What the task asks: Only those lines running from the start of the listing below through the line that holds "2^8 or 2^9." are to be written out, exactly and in full.
-=-=-
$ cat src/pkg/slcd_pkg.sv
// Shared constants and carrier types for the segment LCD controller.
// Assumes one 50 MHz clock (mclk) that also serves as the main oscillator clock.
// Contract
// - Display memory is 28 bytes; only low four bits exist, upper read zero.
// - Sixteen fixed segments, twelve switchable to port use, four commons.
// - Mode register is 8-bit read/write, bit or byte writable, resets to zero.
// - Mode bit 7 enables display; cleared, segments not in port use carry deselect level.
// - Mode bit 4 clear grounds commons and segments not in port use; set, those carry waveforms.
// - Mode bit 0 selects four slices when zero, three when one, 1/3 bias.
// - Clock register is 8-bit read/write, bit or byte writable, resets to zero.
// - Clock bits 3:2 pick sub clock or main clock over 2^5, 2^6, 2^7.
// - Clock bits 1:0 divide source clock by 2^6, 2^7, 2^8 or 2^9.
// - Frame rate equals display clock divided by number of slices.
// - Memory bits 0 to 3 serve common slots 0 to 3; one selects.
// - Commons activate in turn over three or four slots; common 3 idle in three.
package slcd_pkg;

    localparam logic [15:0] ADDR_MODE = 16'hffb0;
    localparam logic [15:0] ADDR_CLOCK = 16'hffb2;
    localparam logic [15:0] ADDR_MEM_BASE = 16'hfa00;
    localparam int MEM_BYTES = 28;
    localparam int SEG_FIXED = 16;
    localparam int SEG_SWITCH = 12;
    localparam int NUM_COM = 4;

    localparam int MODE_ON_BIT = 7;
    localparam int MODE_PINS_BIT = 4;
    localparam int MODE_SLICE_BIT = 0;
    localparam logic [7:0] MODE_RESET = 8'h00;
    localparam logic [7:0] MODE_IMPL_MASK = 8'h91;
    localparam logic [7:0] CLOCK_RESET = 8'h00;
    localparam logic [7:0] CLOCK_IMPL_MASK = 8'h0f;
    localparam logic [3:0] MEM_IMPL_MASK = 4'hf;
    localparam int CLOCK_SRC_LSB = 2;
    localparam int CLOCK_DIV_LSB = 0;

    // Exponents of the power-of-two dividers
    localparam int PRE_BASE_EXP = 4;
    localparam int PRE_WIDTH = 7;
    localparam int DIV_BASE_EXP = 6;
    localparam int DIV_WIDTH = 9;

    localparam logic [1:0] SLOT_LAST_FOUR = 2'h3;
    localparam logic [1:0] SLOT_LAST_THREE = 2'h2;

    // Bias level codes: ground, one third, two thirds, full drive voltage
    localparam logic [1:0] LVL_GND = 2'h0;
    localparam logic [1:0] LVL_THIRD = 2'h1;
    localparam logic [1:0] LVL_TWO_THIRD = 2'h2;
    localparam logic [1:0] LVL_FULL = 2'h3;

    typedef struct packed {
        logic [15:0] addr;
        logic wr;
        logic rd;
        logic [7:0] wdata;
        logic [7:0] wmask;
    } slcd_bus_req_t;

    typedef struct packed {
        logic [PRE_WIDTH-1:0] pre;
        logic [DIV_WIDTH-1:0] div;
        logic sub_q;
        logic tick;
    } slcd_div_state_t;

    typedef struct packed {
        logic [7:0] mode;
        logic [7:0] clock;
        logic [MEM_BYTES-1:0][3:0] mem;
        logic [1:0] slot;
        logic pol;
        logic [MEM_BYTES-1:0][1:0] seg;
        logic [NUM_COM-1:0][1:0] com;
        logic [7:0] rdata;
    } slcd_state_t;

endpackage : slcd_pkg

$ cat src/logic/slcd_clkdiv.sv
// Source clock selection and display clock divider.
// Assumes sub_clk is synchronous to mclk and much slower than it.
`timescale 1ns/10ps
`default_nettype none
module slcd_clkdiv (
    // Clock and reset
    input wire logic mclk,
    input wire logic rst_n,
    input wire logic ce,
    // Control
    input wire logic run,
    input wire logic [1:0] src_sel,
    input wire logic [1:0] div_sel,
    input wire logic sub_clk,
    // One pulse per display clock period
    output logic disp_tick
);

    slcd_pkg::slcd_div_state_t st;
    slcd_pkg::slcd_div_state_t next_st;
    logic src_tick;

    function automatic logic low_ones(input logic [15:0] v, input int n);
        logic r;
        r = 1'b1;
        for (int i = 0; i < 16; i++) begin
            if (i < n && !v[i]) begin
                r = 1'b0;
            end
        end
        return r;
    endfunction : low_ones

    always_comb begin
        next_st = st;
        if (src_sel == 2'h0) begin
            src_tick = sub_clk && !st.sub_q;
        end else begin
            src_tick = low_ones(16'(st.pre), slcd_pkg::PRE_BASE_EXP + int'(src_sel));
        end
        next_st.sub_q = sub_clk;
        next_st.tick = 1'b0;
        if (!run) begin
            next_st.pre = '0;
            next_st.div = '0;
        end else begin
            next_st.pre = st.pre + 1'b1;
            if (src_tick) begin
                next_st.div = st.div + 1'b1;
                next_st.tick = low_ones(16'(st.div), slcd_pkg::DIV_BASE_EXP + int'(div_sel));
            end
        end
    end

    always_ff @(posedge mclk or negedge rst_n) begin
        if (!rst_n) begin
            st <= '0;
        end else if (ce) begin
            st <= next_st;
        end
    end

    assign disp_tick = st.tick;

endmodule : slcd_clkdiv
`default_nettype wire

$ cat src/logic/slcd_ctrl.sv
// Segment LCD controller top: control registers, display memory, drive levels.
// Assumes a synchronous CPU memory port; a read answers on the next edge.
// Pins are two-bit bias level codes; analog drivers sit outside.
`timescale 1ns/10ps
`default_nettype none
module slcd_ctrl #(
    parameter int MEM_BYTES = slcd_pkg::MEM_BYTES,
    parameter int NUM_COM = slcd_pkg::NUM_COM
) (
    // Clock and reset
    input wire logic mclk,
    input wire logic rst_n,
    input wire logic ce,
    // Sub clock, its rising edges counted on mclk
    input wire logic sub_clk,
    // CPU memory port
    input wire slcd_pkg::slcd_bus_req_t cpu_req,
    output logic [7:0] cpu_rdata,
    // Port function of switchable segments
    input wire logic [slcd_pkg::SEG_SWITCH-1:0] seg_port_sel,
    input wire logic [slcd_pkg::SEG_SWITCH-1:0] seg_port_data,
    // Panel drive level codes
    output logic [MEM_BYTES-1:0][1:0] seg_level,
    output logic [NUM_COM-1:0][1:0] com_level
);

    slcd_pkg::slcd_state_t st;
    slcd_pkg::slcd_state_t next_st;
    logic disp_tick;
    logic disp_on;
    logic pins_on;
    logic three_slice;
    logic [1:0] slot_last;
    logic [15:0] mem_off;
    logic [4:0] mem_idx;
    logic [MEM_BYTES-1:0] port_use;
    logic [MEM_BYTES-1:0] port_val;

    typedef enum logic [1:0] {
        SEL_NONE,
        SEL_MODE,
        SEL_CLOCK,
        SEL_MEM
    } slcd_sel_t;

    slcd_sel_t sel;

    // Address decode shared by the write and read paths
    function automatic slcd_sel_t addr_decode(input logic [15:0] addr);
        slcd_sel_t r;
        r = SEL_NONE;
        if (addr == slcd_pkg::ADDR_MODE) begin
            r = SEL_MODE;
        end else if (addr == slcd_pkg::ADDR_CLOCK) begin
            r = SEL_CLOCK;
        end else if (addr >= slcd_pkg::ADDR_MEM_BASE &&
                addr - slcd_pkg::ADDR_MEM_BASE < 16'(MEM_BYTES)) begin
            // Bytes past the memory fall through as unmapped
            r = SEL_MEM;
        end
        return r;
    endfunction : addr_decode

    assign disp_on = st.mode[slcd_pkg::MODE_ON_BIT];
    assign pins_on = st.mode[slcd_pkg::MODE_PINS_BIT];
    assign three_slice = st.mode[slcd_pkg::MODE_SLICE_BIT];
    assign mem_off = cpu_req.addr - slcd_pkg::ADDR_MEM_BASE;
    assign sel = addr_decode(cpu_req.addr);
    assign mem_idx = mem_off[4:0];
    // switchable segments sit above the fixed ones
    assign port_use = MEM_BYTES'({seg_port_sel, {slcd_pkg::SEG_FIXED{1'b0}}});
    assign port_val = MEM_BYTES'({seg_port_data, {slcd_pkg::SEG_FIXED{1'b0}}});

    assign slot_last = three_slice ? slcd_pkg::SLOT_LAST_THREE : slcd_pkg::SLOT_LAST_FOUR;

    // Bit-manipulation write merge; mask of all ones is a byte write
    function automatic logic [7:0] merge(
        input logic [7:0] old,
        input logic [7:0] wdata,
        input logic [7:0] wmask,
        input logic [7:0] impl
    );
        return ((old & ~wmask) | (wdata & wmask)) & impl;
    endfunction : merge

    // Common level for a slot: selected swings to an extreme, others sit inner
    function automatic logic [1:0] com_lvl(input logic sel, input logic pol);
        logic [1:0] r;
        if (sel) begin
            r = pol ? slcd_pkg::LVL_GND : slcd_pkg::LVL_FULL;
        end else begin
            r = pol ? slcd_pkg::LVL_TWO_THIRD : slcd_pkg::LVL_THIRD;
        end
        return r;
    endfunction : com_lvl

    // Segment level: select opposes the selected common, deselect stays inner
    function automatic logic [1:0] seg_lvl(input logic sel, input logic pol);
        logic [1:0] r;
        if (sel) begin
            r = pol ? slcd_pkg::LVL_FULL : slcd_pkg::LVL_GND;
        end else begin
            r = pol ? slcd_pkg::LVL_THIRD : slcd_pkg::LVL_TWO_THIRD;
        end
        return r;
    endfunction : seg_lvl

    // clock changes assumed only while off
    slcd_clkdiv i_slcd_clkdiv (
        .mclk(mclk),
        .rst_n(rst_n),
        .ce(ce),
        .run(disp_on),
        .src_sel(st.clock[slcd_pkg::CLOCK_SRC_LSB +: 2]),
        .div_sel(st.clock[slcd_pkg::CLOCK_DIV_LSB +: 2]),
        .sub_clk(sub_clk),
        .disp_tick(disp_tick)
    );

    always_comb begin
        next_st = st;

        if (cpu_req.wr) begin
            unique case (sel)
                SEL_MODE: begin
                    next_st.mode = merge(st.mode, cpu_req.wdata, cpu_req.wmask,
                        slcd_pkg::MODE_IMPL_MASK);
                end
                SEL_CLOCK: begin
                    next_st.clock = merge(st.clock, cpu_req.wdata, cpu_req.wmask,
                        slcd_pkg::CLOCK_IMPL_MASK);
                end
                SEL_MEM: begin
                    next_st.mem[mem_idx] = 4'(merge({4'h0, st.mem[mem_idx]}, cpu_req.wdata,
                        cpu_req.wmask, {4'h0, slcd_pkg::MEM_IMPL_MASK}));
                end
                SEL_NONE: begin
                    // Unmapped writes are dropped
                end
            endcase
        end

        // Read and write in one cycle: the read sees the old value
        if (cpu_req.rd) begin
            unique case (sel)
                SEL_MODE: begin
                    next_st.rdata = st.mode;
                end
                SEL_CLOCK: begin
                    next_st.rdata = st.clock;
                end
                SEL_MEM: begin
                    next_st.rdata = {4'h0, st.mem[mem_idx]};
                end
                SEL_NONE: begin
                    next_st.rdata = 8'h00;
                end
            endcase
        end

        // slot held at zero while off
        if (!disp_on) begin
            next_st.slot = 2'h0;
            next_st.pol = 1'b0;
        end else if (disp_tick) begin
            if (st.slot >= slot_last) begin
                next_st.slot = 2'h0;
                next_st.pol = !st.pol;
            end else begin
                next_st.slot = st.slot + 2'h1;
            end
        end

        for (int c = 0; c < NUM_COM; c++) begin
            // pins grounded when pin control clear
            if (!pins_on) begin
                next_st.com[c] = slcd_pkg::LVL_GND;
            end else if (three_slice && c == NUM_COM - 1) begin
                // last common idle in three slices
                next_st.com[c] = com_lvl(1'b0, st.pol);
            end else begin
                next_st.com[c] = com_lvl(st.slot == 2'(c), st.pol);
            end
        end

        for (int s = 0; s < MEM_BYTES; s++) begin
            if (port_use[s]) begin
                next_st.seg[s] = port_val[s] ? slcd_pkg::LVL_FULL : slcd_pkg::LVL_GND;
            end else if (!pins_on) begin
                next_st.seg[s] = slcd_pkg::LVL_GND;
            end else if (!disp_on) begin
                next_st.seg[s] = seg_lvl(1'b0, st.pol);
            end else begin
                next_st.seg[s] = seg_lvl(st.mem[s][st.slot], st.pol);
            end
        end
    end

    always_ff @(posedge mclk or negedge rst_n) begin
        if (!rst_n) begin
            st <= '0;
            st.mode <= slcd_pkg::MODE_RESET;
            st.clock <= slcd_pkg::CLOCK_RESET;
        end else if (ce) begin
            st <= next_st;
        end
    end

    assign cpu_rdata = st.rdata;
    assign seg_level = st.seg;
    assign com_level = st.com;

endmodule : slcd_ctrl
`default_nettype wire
-=-=-
Task answer:
$ cat src/pkg/slcd_pkg.sv
// Shared constants and carrier types for the segment LCD controller.
// Assumes one 50 MHz clock (mclk) that also serves as the main oscillator clock.
// Contract
// - Display memory is 28 bytes; only low four bits exist, upper read zero.
// - Sixteen fixed segments, twelve switchable to port use, four commons.
// - Mode register is 8-bit read/write, bit or byte writable, resets to zero.
// - Mode bit 7 enables display; cleared, segments not in port use carry deselect level.
// - Mode bit 4 clear grounds commons and segments not in port use; set, those carry waveforms.
// - Mode bit 0 selects four slices when zero, three when one, 1/3 bias.
// - Clock register is 8-bit read/write, bit or byte writable, resets to zero.
// - Clock bits 3:2 pick sub clock or main clock over 2^5, 2^6, 2^7.
// - Clock bits 1:0 divide source clock by 2^6, 2^7, 2^8 or 2^9.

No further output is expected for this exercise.